Pennington Brian - Center for the Study of Religion, Culture, and Society, Elon University, Elon, NC, United States

Panel

81 – Siting Contemporary Garhwal

Abstract

When invading Gurkha armies forced the Raja of Garhwal, Pradyumna Shah, to flee his capitol, Srinagar, in 1803/4, they inaugurated a 12-year occupation recalled in British and Garhwali sources as brutal and rapacious. Pradyumna Shah was shortly killed on the battlefield, but his son, Sudarshan Shah, remained in hiding in a merchant’s haveli near present-day Haridwar for over a decade. When British armies helped Sudarshan Shah drive the Gurkhas from Garhwal in 1815, the impoverished young king, unable to pay the costs of the war, was forced to cede half of Garhwal, including his ancestral capitol.

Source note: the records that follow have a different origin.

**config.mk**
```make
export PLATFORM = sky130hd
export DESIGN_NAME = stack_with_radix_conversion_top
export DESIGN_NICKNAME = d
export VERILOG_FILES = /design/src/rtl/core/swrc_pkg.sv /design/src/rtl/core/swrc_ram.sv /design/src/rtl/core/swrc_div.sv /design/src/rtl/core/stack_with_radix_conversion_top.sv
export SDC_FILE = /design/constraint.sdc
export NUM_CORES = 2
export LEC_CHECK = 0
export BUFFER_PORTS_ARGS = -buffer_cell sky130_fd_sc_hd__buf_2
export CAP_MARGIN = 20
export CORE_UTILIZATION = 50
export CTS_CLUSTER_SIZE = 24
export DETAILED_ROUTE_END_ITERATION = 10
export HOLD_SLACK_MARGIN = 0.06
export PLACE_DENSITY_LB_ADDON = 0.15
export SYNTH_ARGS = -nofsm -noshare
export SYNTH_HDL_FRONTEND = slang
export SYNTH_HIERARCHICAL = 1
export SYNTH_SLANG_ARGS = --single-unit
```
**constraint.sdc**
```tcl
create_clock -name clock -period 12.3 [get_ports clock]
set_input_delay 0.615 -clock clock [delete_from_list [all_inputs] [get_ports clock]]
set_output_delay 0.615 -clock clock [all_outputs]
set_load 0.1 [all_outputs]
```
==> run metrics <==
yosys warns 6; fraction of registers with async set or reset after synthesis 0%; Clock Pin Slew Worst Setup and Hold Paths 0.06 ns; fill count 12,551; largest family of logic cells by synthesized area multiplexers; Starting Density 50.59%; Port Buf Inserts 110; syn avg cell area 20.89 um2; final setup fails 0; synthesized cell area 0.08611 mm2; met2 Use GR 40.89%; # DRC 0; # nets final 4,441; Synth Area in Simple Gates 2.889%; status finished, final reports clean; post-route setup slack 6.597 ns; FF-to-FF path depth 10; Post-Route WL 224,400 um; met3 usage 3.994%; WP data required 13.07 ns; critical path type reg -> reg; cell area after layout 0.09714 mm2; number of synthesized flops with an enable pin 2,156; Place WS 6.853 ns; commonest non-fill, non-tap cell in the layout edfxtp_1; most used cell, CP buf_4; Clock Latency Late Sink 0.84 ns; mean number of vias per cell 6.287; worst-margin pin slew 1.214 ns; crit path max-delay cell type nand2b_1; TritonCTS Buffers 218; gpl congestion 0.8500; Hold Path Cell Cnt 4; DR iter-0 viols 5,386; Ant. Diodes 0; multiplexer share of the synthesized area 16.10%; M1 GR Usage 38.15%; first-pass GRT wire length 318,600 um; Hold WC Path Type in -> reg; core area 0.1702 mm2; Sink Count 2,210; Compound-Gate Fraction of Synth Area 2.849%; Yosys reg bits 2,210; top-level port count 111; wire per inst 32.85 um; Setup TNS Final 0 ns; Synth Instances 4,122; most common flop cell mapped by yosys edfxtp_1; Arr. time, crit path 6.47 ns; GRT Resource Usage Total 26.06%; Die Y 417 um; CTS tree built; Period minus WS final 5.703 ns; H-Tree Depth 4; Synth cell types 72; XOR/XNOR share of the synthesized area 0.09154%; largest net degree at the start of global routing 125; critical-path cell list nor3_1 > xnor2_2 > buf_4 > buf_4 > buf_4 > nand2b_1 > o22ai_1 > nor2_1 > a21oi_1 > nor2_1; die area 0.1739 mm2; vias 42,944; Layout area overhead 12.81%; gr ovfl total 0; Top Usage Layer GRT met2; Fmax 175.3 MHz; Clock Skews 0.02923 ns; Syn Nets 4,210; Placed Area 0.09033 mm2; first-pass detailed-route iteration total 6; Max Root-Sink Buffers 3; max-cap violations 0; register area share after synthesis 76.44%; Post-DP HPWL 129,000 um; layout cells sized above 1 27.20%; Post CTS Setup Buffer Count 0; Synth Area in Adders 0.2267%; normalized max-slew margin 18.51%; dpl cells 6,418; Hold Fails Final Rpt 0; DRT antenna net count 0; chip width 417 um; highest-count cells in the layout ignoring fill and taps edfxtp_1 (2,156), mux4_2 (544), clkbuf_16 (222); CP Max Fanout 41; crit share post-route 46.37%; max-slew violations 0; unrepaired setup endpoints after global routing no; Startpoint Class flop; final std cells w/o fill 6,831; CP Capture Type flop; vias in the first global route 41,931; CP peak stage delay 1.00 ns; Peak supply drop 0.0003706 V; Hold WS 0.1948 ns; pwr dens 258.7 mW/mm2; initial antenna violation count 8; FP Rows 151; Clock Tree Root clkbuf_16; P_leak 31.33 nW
File: src/hw/rtl/baa_pkg.sv
// ----------------------------------------------------------------------------
// Barometric altitude package
// Segment table, field widths and limits shared by the altitude datapath.
// ----------------------------------------------------------------------------
package baa_pkg;

    // Field widths fixed by the interface.
    localparam int PRESS_W = 20;
    localparam int ALT_W   = 25;

    // Input clamp limits, in 1/800 hPa.
    localparam logic [PRESS_W-1:0] PRESS_MIN = 20'd200000;
    localparam logic [PRESS_W-1:0] PRESS_MAX = 20'd900000;

    // Number of segments in the approximation.
    localparam int NSEG = 16;

    // One segment: base pressure in 1/800 hPa, base height in mm, slopes.
    typedef struct packed {
        logic        [19:0] base_p;
        logic signed [24:0] base_h;
        logic signed [14:0] c1;
        logic signed [12:0] c2;
    } t_seg;

    // Segment table, ordered from high pressure to low pressure.
    function automatic t_seg seg_lookup(input logic [3:0] idx);
        t_seg s;
        case (idx)
            4'd0:    s = '{20'd824000, -25'sd138507,  -15'sd5252,  13'sd311};
            4'd1:    s = '{20'd784000,  25'sd280531,  -15'sd5468,  13'sd338};
            4'd2:    s = '{20'd744000,  25'sd717253,  -15'sd5704,  13'sd370};
            4'd3:    s = '{20'd704000,  25'sd1173421, -15'sd5964,  13'sd407};
            4'd4:    s = '{20'd664000,  25'sd1651084, -15'sd6252,  13'sd450};
            4'd5:    s = '{20'd624000,  25'sd2152645, -15'sd6573,  13'sd501};
            4'd6:    s = '{20'd584000,  25'sd2680954, -15'sd6934,  13'sd560};
            4'd7:    s = '{20'd544000,  25'sd3239426, -15'sd7342,  13'sd632};
            4'd8:    s = '{20'd504000,  25'sd3832204, -15'sd7808,  13'sd719};
            4'd9:    s = '{20'd464000,  25'sd4464387, -15'sd8345,  13'sd826};
            4'd10:   s = '{20'd424000,  25'sd5142359, -15'sd8972,  13'sd960};
            4'd11:   s = '{20'd384000,  25'sd5874268, -15'sd9714,  13'sd1131};
            4'd12:   s = '{20'd344000,  25'sd6670762, -15'sd10609, 13'sd1354};
            4'd13:   s = '{20'd304000,  25'sd7546157, -15'sd11711, 13'sd1654};
            4'd14:   s = '{20'd264000,  25'sd8520395, -15'sd13103, 13'sd2072};
            default: s = '{20'd224000,  25'sd9622536, -15'sd14926, 13'sd2682};
        endcase
        return s;
    endfunction

endpackage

Over the course of his long reign, Sudarshan Shah (d. 1859) faced significant challenges in rebuilding Garhwal and its institutions while battling a range of rivals who challenged his authority and asserted territorial claims at the outskirts of his influence. One of his principal internal adversaries were the muafidars (feudal rulers) of Saklana, who rose to local power in the vacuum created by the Gurkha occupation. In the unsettled period immediately following the Gurkha expulsion, British agent William Fraser had granted them semi-independence from the raja in gratitude for their military support. This presentation will examine the bitter rivalry between Sudarshan Shah and the Saklana muafi that marked much of Sudarshan’s rule, highlighting how these rivalries shaped the early Tehri state and continue to resonate in the collective memory of their descendants.